Uitspraak 202105306/1/A3


Volledige tekst

202105306/1/A3.
Datum uitspraak: 22 mei 2024

AFDELING
BESTUURSRECHTSPRAAK

Uitspraak op het hoger beroep van:

[appellant A] en [appellant B], wonend te [woonplaats] (Turkije),
appellanten,

tegen de uitspraak van de rechtbank Den Haag van 23 juni 2021 in zaken nrs. 18/3050 en 18/3047 in de gedingen tussen:

[appellant A] en [appellant B]

en

de minister van Buitenlandse Zaken.

Procesverloop

Bij afzonderlijke besluiten van 11 januari 2018 heeft de minister de aanvragen van [appellant A] en [appellant B] om een Nederlands paspoort niet in behandeling genomen.

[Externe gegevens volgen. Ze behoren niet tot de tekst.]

### config.mk
export PLATFORM = sky130hd
export DESIGN_NAME = booth_share_arbiter
export DESIGN_NICKNAME = d
export VERILOG_FILES = /design/src/rtl/booth_share_arbiter.sv
export SDC_FILE = /design/constraint.sdc
export NUM_CORES = 1
export LEC_CHECK = 0
export CORE_MARGIN = 1.5
export CORE_UTILIZATION = 55
export CTS_CLUSTER_SIZE = 24
export DETAILED_ROUTE_END_ITERATION = 7
export DONT_BUFFER_PORTS = 1
export MAX_ROUTING_LAYER = met4
export PLACE_DENSITY = 0.73
export SLEW_MARGIN = 10
export SYNTH_ARGS = -nofsm -noshare
export SYNTH_HDL_FRONTEND = slang
export SYNTH_SLANG_ARGS = --single-unit
export TNS_END_PERCENT = 1
### constraint.sdc
create_clock -name clk -period 1.77 [get_ports clk]
set_input_delay 0.0885 -clock clk [delete_from_list [all_inputs] [get_ports clk]]
set_output_delay 0.0885 -clock clk [all_outputs]
set_load 0.02 [all_outputs]
### src/rtl/booth_share_arbiter.sv
// Round-robin sharing of one sequential Booth multiplier between NREQ requesters.
// Optional abort on a stuck multiplier: define BOOTH_SHARE_ARBITER_TIMEOUT_EN (adds rsp_err).
module booth_share_arbiter #(
    parameter int NREQ    = 4,
    parameter int WIDTH   = 4,
    parameter int TIMEOUT = 31
) (
    input  logic                  clk,
    input  logic                  rst,
    input  logic [NREQ-1:0]       req,
    input  logic [NREQ*WIDTH-1:0] a_bus,
    input  logic [NREQ*WIDTH-1:0] b_bus,
    output logic [NREQ-1:0]       gnt,
    output logic [NREQ-1:0]       rsp_valid,
    output logic [2*WIDTH-1:0]    rsp_result,
    output logic                  busy,
    output logic                  mul_load_n,
    output logic [WIDTH-1:0]      mul_a,
    output logic [WIDTH-1:0]      mul_b,
    input  logic                  mul_done,
    input  logic [2*WIDTH-1:0]    mul_result,
`ifdef BOOTH_SHARE_ARBITER_TIMEOUT_EN
    output logic                  rsp_err,
`endif
    output logic [2:0]            state_dbg
);
    localparam int IW = $clog2(NREQ);

    typedef enum logic [2:0] {
        S_IDLE   = 3'd0,
        S_LOAD   = 3'd1,
        S_SETTLE = 3'd2,
        S_RUN    = 3'd3,
        S_RESP   = 3'd4
    } state_t;

    state_t          state, state_n;
    logic [IW-1:0]   last, idx, pick_idx, cand;
    logic            pick_found;
    logic [WIDTH-1:0] a_sl [NREQ];
    logic [WIDTH-1:0] b_sl [NREQ];

    for (genvar i = 0; i < NREQ; i++) begin : g_slice
        assign a_sl[i] = a_bus[i*WIDTH +: WIDTH];
        assign b_sl[i] = b_bus[i*WIDTH +: WIDTH];
    end

`ifdef BOOTH_SHARE_ARBITER_TIMEOUT_EN
    localparam int TW = $clog2(TIMEOUT + 1);
    logic [TW-1:0] tcnt;
    logic          expired;
    assign expired = (tcnt == TW'(TIMEOUT - 1));
`endif

    // Handshake: req is a level held by the requester until its rsp_valid;
    // gnt pulses once when the request is accepted, rsp_valid pulses once with the product.
    always_comb begin
        pick_found = 1'b0;
        pick_idx   = '0;
        cand       = '0;
        for (int k = 1; k <= NREQ; k++) begin
            cand = IW'((int'(last) + k) % NREQ);
            if (!pick_found && req[cand]) begin
                pick_found = 1'b1;
                pick_idx   = cand;
            end
        end
    end

    always_ff @(posedge clk) begin
        if (rst) state <= S_IDLE;
        else     state <= state_n;
    end

    // SETTLE never looks at mul_done so a done left over from the last product is masked.
    always_comb begin
        state_n = state;
        case (state)
            S_IDLE:   if (pick_found) state_n = S_LOAD;
            S_LOAD:   state_n = S_SETTLE;
            S_SETTLE: state_n = S_RUN;
            S_RUN: begin
                if (mul_done) state_n = S_RESP;
`ifdef BOOTH_SHARE_ARBITER_TIMEOUT_EN
                else if (expired) state_n = S_RESP;
`endif
            end
            S_RESP:   state_n = S_IDLE;
            default:  state_n = S_IDLE;
        endcase
    end

    always_ff @(posedge clk) begin
        if (rst) begin
            last       <= IW'(NREQ - 1);
            idx        <= '0;
            mul_a      <= '0;
            mul_b      <= '0;
            rsp_result <= '0;
`ifdef BOOTH_SHARE_ARBITER_TIMEOUT_EN
            tcnt       <= '0;
            rsp_err    <= 1'b0;
`endif
        end else begin
            case (state)
                S_IDLE: begin
                    if (pick_found) begin
                        idx   <= pick_idx;
                        mul_a <= a_sl[pick_idx];
                        mul_b <= b_sl[pick_idx];
                    end
                end
`ifdef BOOTH_SHARE_ARBITER_TIMEOUT_EN
                S_SETTLE: tcnt <= '0;
                S_RUN: begin
                    if (mul_done) begin
                        rsp_result <= mul_result;
                        rsp_err    <= 1'b0;
                    end else if (expired) begin
                        rsp_result <= '0;
                        rsp_err    <= 1'b1;
                    end else begin
                        tcnt <= tcnt + TW'(1);
                    end
                end
`else
                S_RUN: if (mul_done) rsp_result <= mul_result;
`endif
                S_RESP: last <= idx;
                default: ;
            endcase
        end
    end

    assign busy       = (state != S_IDLE);
    assign mul_load_n = (state != S_LOAD);
    assign gnt        = (state == S_LOAD) ? (NREQ'(1) << idx) : '0;
    assign rsp_valid  = (state == S_RESP) ? (NREQ'(1) << idx) : '0;
    assign state_dbg  = state;

endmodule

Bij afzonderlijke besluiten van 6 april 2018 heeft de minister de door [appellant A] en [appellant B] daartegen gemaakte bezwaren ongegrond verklaard. Bij besluit van 30 oktober 2020 heeft de minister het besluit van 6 april 2018 dat gaat over de aanvraag van [appellant A] vervangen en het bezwaar wederom ongegrond verklaard.

Bij uitspraak van 23 juni 2021 heeft de rechtbank, voor zover hier van belang, de beroepen van [appellant A] en [appellant B] tegen het besluit van 6 april 2018, dat gaat over de aanvraag van [appellant B], en tegen het besluit van 30 oktober 2020, dat gaat over de aanvraag van [appellant A], ongegrond verklaard.

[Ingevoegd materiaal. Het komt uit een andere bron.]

<file path="config.mk">
export PLATFORM = sky130hd
export DESIGN_NAME = arb8_rr
export DESIGN_NICKNAME = d
export VERILOG_FILES = /design/src/rtl/arb8_rr.sv
export SDC_FILE = /design/constraint.sdc
export NUM_CORES = 1
export LEC_CHECK = 0
export ABC_AREA = 1
export CAP_MARGIN = 20
export CORE_ASPECT_RATIO = 1.4
export CORE_UTILIZATION = 60
export CTS_CLUSTER_DIAMETER = 120
export DETAILED_ROUTE_END_ITERATION = 8
export GPL_TIMING_DRIVEN = 0
export PLACE_DENSITY = 0.86
export SLEW_MARGIN = 10
export SYNTH_ARGS = -nofsm -noshare
export SYNTH_HDL_FRONTEND = slang
export SYNTH_SLANG_ARGS = --single-unit
</file>
<file path="constraint.sdc">
create_clock -name clk -period 3.7 [get_ports clk]
set_input_delay 0.74 -clock clk [delete_from_list [all_inputs] [get_ports clk]]
set_output_delay 0.74 -clock clk [all_outputs]
set_load 0.02 [all_outputs]
</file>
<file path="src/rtl/arb8_rr.sv">
// Eight-way round-robin arbiter for a shared mux8 path. Grants one requester at a
// time, caps each tenure at MAX_HOLD cycles and leaves one idle cycle between tenures.
module arb8_rr #(
    parameter int MAX_HOLD = 16
) (
    input  logic       clk,
    input  logic       rst,
    input  logic [7:0] req,
    output logic [7:0] grant,
    output logic [2:0] sel,
    output logic       busy,
    output logic       timeout
);

    typedef enum logic {IDLE, BUSY} state_t;

    localparam logic [4:0] CNT_LAST = 5'(MAX_HOLD - 1);

    state_t     state, state_n;
    logic [2:0] ptr, ptr_n;
    logic [2:0] owner, owner_n;
    logic [4:0] cnt, cnt_n;
    logic [7:0] grant_n;
    logic       timeout_n;

    // First set request bit at or after start, wrapping modulo 8.
    function automatic logic [2:0] rr_pick(input logic [7:0] r, input logic [2:0] start);
        logic [2:0] idx;
        logic       found;
        rr_pick = start;
        found   = 1'b0;
        for (int k = 0; k < 8; k++) begin
            idx = start + 3'(k);
            if (!found && r[idx]) begin
                rr_pick = idx;
                found   = 1'b1;
            end
        end
    endfunction

    always_ff @(posedge clk or posedge rst) begin
        if (rst) begin
            state   <= IDLE;
            ptr     <= 3'd0;
            owner   <= 3'd0;
            cnt     <= 5'd0;
            grant   <= 8'd0;
            timeout <= 1'b0;
        end else begin
            state   <= state_n;
            ptr     <= ptr_n;
            owner   <= owner_n;
            cnt     <= cnt_n;
            grant   <= grant_n;
            timeout <= timeout_n;
        end
    end

    always_comb begin
        state_n   = state;
        ptr_n     = ptr;
        owner_n   = owner;
        cnt_n     = cnt;
        grant_n   = grant;
        timeout_n = 1'b0;
        unique case (state)
            IDLE: begin
                if (req != 8'd0) begin
                    owner_n = rr_pick(req, ptr);
                    grant_n = 8'd1 << owner_n;
                    cnt_n   = 5'd0;
                    state_n = BUSY;
                end
            end
            BUSY: begin
                // Release (normal or forced) always passes through IDLE, giving the dead cycle.
                if (!req[owner] || cnt == CNT_LAST) begin
                    grant_n   = 8'd0;
                    ptr_n     = owner + 3'd1;
                    state_n   = IDLE;
                    timeout_n = req[owner];
                end else begin
                    cnt_n = cnt + 5'd1;
                end
            end
            default: state_n = IDLE;
        endcase
    end

    // sel only moves with owner, which only changes on the IDLE->BUSY edge.
    assign sel  = owner;
    assign busy = |grant;

endmodule

</file>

Tegen deze uitspraak hebben [appellant A] en [appellant B] hoger beroep ingesteld.

De minister heeft een schriftelijke uiteenzetting gegeven.

De Afdeling heeft de zaak ter zitting behandeld op 9 januari 2024, waar [appellant A], via videoverbinding en bijgestaan door mr. T.Y. Tsang, advocaat te Den Haag, en de minister, vertegenwoordigd door mr. M. Krikhaar, zijn verschenen.

Overwegingen

Wettelijk kader

1.       Het wettelijk kader is opgenomen in de bijlage, die deel uitmaakt van deze uitspraak.

Inleiding

2.       [appellant A] is geboren op [geboortedatum] 1969 in Turkije. Op 26 april 1994 heeft hij het Nederlanderschap verkregen en op 12 maart 1996 is hij getrouwd met [echtgenoot]. [appellant A] heeft voor het laatst op 12 mei 2005 een Nederlands paspoort verkregen, dat geldig was tot 12 mei 2010. Hij heeft van 20 oktober 2006 tot en met 20 oktober 2016 onafgebroken hoofdverblijf gehad in Turkije.

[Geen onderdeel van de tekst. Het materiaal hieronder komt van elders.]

<file path="src/rtl/seg_scan_capture.sv">
// Receive-side monitor for the multiplexed 4-digit seven-segment bus: recovers per-digit BCD values and frames.
// Optional macro SEGCAP_BLANK_DETECT_EN: the all-off pattern decodes to 4'hA instead of being an error.
module seg_scan_capture #(
   parameter int SETTLE_CYCLES = 4
) (
   input  logic        clk,
   input  logic        rst,
   input  logic [3:0]  anode_active,
   input  logic [6:0]  segments,
   input  logic        err_clr,
   output logic [15:0] digits,
   output logic [3:0]  digit_valid,
   output logic        frame_valid,
   output logic        seg_error,
   output logic [1:0]  error_digit
);

   typedef enum logic [1:0] {IDLE, SETTLE, HELD} state_t;

   localparam logic [7:0] CAP_CNT = 8'(SETTLE_CYCLES - 1);

   logic [3:0] r_anode, p_anode;
   logic [6:0] r_seg, p_seg;
   state_t     state_reg, state_next;
   logic [7:0] stable_cnt, stable_cnt_next;
   logic [1:0] expect_reg;
   logic       frame_err;
   logic       sel_valid;
   logic [1:0] sel_idx;
   logic       same;
   logic       capture;
   logic [3:0] dec_val;
   logic       dec_err;

   // Returns {error, value} for an active-low a..g pattern.
   function automatic logic [4:0] decode(input logic [6:0] s);
      case (s)
         7'b0000001: decode = 5'h00;
         7'b1001111: decode = 5'h01;
         7'b0010010: decode = 5'h02;
         7'b0000110: decode = 5'h03;
         7'b1001100: decode = 5'h04;
         7'b0100100: decode = 5'h05;
         7'b0100000: decode = 5'h06;
         7'b0001111: decode = 5'h07;
         7'b0000000: decode = 5'h08;
         7'b0000100: decode = 5'h09;
`ifdef SEGCAP_BLANK_DETECT_EN
         7'b1111111: decode = 5'h0A;
`else
         7'b1111111: decode = 5'h1F;
`endif
         default:    decode = 5'h1F;
      endcase
   endfunction

   always_ff @(posedge clk or posedge rst) begin
      if (rst) begin
         r_anode <= 4'hF;
         r_seg   <= 7'h7F;
         p_anode <= 4'hF;
         p_seg   <= 7'h7F;
      end else begin
         r_anode <= anode_active;
         r_seg   <= segments;
         p_anode <= r_anode;
         p_seg   <= r_seg;
      end
   end

   always_comb begin
      sel_valid = 1'b1;
      sel_idx   = 2'd0;
      case (r_anode)
         4'b0111: sel_idx = 2'd3;
         4'b1011: sel_idx = 2'd2;
         4'b1101: sel_idx = 2'd1;
         4'b1110: sel_idx = 2'd0;
         default: sel_valid = 1'b0;
      endcase
   end

   assign {dec_err, dec_val} = decode(r_seg);
   assign same = ({r_anode, r_seg} == {p_anode, p_seg});

   // Counter value after this edge decides capture, so the capture edge lands SETTLE_CYCLES after registration.
   always_comb begin
      state_next      = state_reg;
      stable_cnt_next = 8'd0;
      capture         = 1'b0;
      if (!sel_valid) begin
         state_next = IDLE;
      end else begin
         if (same) begin
            stable_cnt_next = (stable_cnt == 8'hFF) ? stable_cnt : stable_cnt + 8'd1;
         end
         if (state_reg == HELD && same) begin
            state_next = HELD;
         end else if (stable_cnt_next == CAP_CNT) begin
            capture    = 1'b1;
            state_next = HELD;
         end else begin
            state_next = SETTLE;
         end
      end
   end

   always_ff @(posedge clk or posedge rst) begin
      if (rst) begin
         state_reg  <= IDLE;
         stable_cnt <= 8'd0;
      end else begin
         state_reg  <= state_next;
         stable_cnt <= stable_cnt_next;
      end
   end

   genvar gi;
   generate
      for (gi = 0; gi < 4; gi++) begin : g_digit
         logic [3:0] nibble_reg;
         logic       valid_reg;
         always_ff @(posedge clk or posedge rst) begin
            if (rst) begin
               nibble_reg <= 4'h0;
               valid_reg  <= 1'b0;
            end else if (capture && sel_idx == 2'(gi)) begin
               nibble_reg <= dec_val;
               valid_reg  <= 1'b1;
            end
         end
         assign digits[gi*4 +: 4] = nibble_reg;
         assign digit_valid[gi]   = valid_reg;
      end
   endgenerate

   // frame_err starts set so no frame completes before a digit3 has been seen.
   always_ff @(posedge clk or posedge rst) begin
      if (rst) begin
         expect_reg  <= 2'd0;
         frame_err   <= 1'b1;
         frame_valid <= 1'b0;
         seg_error   <= 1'b0;
         error_digit <= 2'd0;
      end else begin
         frame_valid <= 1'b0;
         if (capture) begin
            if (sel_idx == 2'd3) begin
               expect_reg <= 2'd2;
               frame_err  <= dec_err;
            end else if (sel_idx == expect_reg) begin
               expect_reg <= sel_idx - 2'd1;
               frame_err  <= frame_err | dec_err;
            end else begin
               frame_err  <= 1'b1;
            end
            frame_valid <= (sel_idx == 2'd0) && (expect_reg == 2'd0) && !frame_err && !dec_err;
            if (dec_err) begin
               error_digit <= sel_idx;
            end
         end
         if (capture && dec_err) begin
            seg_error <= 1'b1;
         end else if (err_clr) begin
            seg_error <= 1'b0;
         end
      end
   end

endmodule

</file>
<file path="config.mk">
export PLATFORM = sky130hd
export DESIGN_NAME = seg_scan_capture
export DESIGN_NICKNAME = d
export VERILOG_FILES = /design/src/rtl/seg_scan_capture.sv
export SDC_FILE = /design/constraint.sdc
export NUM_CORES = 1
export LEC_CHECK = 0
export CORE_ASPECT_RATIO = 1.25
export CORE_UTILIZATION = 54
export DETAILED_ROUTE_END_ITERATION = 7
export GPL_ROUTABILITY_DRIVEN = 0
export PLACE_DENSITY = 0.79
export RECOVER_POWER = 50
export SYNTH_ARGS = -nofsm -noshare
export SYNTH_HDL_FRONTEND = slang
export SYNTH_SLANG_ARGS = --single-unit
</file>
<file path="constraint.sdc">
create_clock -name clk -period 2.65 [get_ports clk]
set_input_delay 0.265 -clock clk [delete_from_list [all_inputs] [get_ports clk]]
set_output_delay 0.265 -clock clk [all_outputs]
set_load 0.005 [all_outputs]
</file>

[appellant B] is geboren op [geboortedatum] 2007 en is de dochter van [appellant A] en [moeder]. Haar ouders zijn niet getrouwd en zij heeft door haar geboorte de Turkse nationaliteit verkregen. Zij heeft nooit de Nederlandse nationaliteit verkregen en heeft ook nooit in Nederland gewoond.

2.1.    Artikel 9, eerste lid, van de Paspoortwet vereist dat de aanvrager van een paspoort de Nederlandse nationaliteit heeft.

De minister heeft de paspoortaanvraag van [appellant A] niet in behandeling genomen omdat hij op 20 oktober 2016 van rechtswege het Nederlanderschap heeft verloren op grond van het destijds geldende artikel 15, eerste lid, aanhef en onder c, van de Rijkswet op het Nederlanderschap (hierna: RWN).

De minister heeft de paspoortaanvraag van [appellant B] niet in behandeling genomen omdat zij de Nederlandse nationaliteit nooit heeft verkregen en daarom ook niet heeft verloren op grond van artikel 16, eerste lid, aanhef en onder d, van de RWN. Omdat zij niet uit een rechtsgeldig huwelijk van haar vader met haar moeder is geboren, kan zij volgens de minister het Nederlanderschap niet aan haar vader ontlenen.

De minister heeft vervolgens met de besluiten van 6 april 2018 de bezwaren van [appellant A] en [appellant B] ongegrond verklaard. Met het besluit van 30 oktober 2020 heeft de minister het besluit ten aanzien van [appellant A] vervangen en de gevolgen van het verlies van het Nederlanderschap van [appellant A] beoordeeld vanuit het oogpunt van het Unierecht. De minister heeft in dat besluit het bezwaar wederom ongegrond verklaard.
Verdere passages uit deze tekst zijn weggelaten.